Als ich dann etwas später auf die Straße hinaustrat, überkam mich ein einziges überwältigendes Gefühl: Erleichterung. Und dann spürte ich eine unbändige Kraft in mir. Ich fühlte mich wie eine mythologische Göttin, Herrin über Leben und Tod. Eine Macht, die die patriarchal geprägte katholische Kirche den Frauen über Jahrhunderte hatte rauben wollen. Es war ihnen nicht gelungen. Ich war immer noch mächtig.
Es war ein intensiver Winter. Ich fühlte mich stark und mächtig und unabhängig wie selten zuvor. In meiner Brust hatte sich bereits etwas Milch gebildet. Ich gab ein paar Tropfen davon in ein Fläschchen und sammelte die Binden mit dem Blut. Ich machte ein kleines Ritual der Verabschiedung. Ich war sicher, dass mein ungeborenes Kind mit mir einverstanden gewesen wäre. Denn wie schon der griechische Dichter Menander sagte: Einem schlechten Leben ist der Tod vorzuziehen.

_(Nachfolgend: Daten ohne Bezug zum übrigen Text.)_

==> src/common/activeListCfgPkg.sv <==
// ============================================================================
// Size constants and index types for the reorder buffer.
// Module parameters take their defaults from here, and the derived
// types carry the index, occupancy and lane-count widths.
// ============================================================================
`default_nettype none

package activeListCfgPkg;

    localparam int ENTRY_NUM = 16;
    localparam int DISPATCH_WIDTH = 2;
    localparam int WB_WIDTH = 2;
    localparam int COMMIT_WIDTH = 2;

    // Derived widths
    localparam int IDX_WIDTH = $clog2(ENTRY_NUM);
    localparam int COUNT_WIDTH = $clog2(ENTRY_NUM + 1);
    localparam int LANE_WIDTH = $clog2(COMMIT_WIDTH + 1);
    localparam int PC_WIDTH = 32;

    typedef logic [IDX_WIDTH-1:0] EntryIdx;

    // 0 to ENTRY_NUM inclusive
    typedef logic [COUNT_WIDTH-1:0] EntryCount;

    // Lanes acting in one cycle
    typedef logic [LANE_WIDTH-1:0] LaneCount;

    typedef logic [PC_WIDTH-1:0] PcWord;

endpackage

`default_nettype wire

==> src/common/activeListOpsPkg.sv <==
// ============================================================================
// Execution-state and recovery-phase encodings and the entry record.
// Import next to activeListCfgPkg wherever entry contents are handled.
// ============================================================================
`default_nettype none

package activeListOpsPkg;

    // State written back by the execution units
    typedef enum logic [2:0] {
        stateNotFinished = 3'd0,
        stateSuccess     = 3'd1,
        stateRefetchThis = 3'd2,
        stateRefetchNext = 3'd3,
        stateTrap        = 3'd4
    } ExecState;

    typedef enum logic {
        phaseCommit = 1'b0,
        phaseFlush  = 1'b1
    } RecoveryPhase;

    typedef struct packed {
        activeListCfgPkg::PcWord pc;
        ExecState state;
    } EntryRecord;

    // Anything that finished but did not succeed needs recovery
    function automatic logic isFault(ExecState s);
        return !(s inside {stateNotFinished, stateSuccess});
    endfunction

endpackage

`default_nettype wire

==> src/common/activeListIf.sv <==
// ============================================================================
// Internal buses of the reorder buffer.
// allocIf carries tail writes and pointers from the allocator to the entry
// store; headIf carries the head window from the store to commit logic.
// ============================================================================
`timescale 1ns/1ns
`default_nettype none


interface headIf
    import activeListCfgPkg::*;
    import activeListOpsPkg::*;
#(
    parameter int COMMIT_WIDTH = activeListCfgPkg::COMMIT_WIDTH
);
    // Lane i holds entry headPtr + i
    ExecState headState [COMMIT_WIDTH];
    PcWord headPc [COMMIT_WIDTH];
    EntryIdx headPtr;
    EntryCount count;

    modport store (
        output headState, headPc, headPtr, count
    );

    modport commit (
        input headState, headPc, headPtr, count
    );
endinterface

`default_nettype wire

==> src/activeList/commitSelector.sv <==
// ============================================================================
// In-order commit and fault recovery of the reorder buffer.
// Commits the leading successful entries of the head window, reports a
// fault at the head and runs the one-cycle flush phase that follows it.
// ============================================================================
`timescale 1ns/1ns
`default_nettype none

module commitSelector
    import activeListCfgPkg::*;
    import activeListOpsPkg::*;
#(
    parameter int COMMIT_WIDTH = activeListCfgPkg::COMMIT_WIDTH
) (
    input wire logic clk,
    input wire logic rst,
    headIf.commit head,
    output logic commitValid [COMMIT_WIDTH],
    output PcWord commitPc [COMMIT_WIDTH],
    output logic faultValid,
    output PcWord faultPc,
    output ExecState faultState,
    output LaneCount popNum,
    output logic flush
);

    RecoveryPhase phase;
    logic headLive;

    // Lane 0 only counts when the queue holds something
    assign headLive = (head.count != '0);

    always_comb begin
        logic goOn;
        goOn = (phase == phaseCommit);
        popNum = '0;
        for (int i = 0; i < COMMIT_WIDTH; i++) begin
            // Stop at count or at the first entry not yet successful
            commitValid[i] = goOn
                             && (i < int'(head.count))
                             && (head.headState[i] == stateSuccess);
            commitPc[i] = head.headPc[i];
            goOn = commitValid[i];
            if (commitValid[i]) begin
                popNum = popNum + LaneCount'(1);
            end
        end
    end

    // A faulting head never commits, lane 0 fails the success check
    assign faultValid = (phase == phaseCommit) && headLive
                        && isFault(head.headState[0]);
    assign faultPc = head.headPc[0];
    assign faultState = head.headState[0];

    assign flush = (phase == phaseFlush);

    always_ff @(posedge clk) begin
        if (rst) begin
            phase <= phaseCommit;
        end else begin
            case (phase)
                phaseCommit: begin
                    if (faultValid) begin
                        phase <= phaseFlush;
                    end
                end
                phaseFlush: begin
                    // Queue is emptied at the end of this cycle
                    phase <= phaseCommit;
                end
                default: begin
                    phase <= phaseCommit;
                end
            endcase
        end
    end

endmodule

`default_nettype wire

==> src/flat_wrapper.sv <==
// flat-port wrapper written by rule: the top's interface ports become plain ports
module commitSelector_flat import activeListCfgPkg::*; import activeListOpsPkg::*;
#(
    parameter int COMMIT_WIDTH = activeListCfgPkg::COMMIT_WIDTH
)
  (clk, rst, commitValid, commitPc, faultValid, faultPc, faultState, popNum, flush, head_headState, head_headPc, head_headPtr, head_count);
  headIf #(.COMMIT_WIDTH(COMMIT_WIDTH)) head_i ();
  input wire logic clk;
  input wire logic rst;
  output logic commitValid[COMMIT_WIDTH];
  output PcWord commitPc[COMMIT_WIDTH];
  output logic faultValid;
  output PcWord faultPc;
  output ExecState faultState;
  output LaneCount popNum;
  output logic flush;
  input wire logic [$bits(head_i.headState)-1:0] head_headState;
  input wire logic [$bits(head_i.headPc)-1:0] head_headPc;
  input wire logic [$bits(head_i.headPtr)-1:0] head_headPtr;
  input wire logic [$bits(head_i.count)-1:0] head_count;
  assign head_i.headState = {>>{head_headState}};
  assign head_i.headPc = {>>{head_headPc}};
  assign head_i.headPtr = head_headPtr;
  assign head_i.count = head_count;
  commitSelector #(.COMMIT_WIDTH(COMMIT_WIDTH)) u_core (.clk(clk), .rst(rst), .head(head_i), .commitValid(commitValid), .commitPc(commitPc), .faultValid(faultValid), .faultPc(faultPc), .faultState(faultState), .popNum(popNum), .flush(flush));
endmodule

Das ist jetzt ziemlich genau 17 Jahre her. Ich habe es nicht bereut, mir ging es deswegen nicht schlecht - nicht kurz danach und auch nicht später, und auch Trauer habe ich deswegen nie empfunden. Bis heute ist diese Abtreibung für mich eine Erfahrung, die vor allem mit einem Gefühl für meine eigene Kraft verbunden bleibt. Einem Gefühl, ganz bei mir zu sein, mir selbst treu, unabhängig und stark.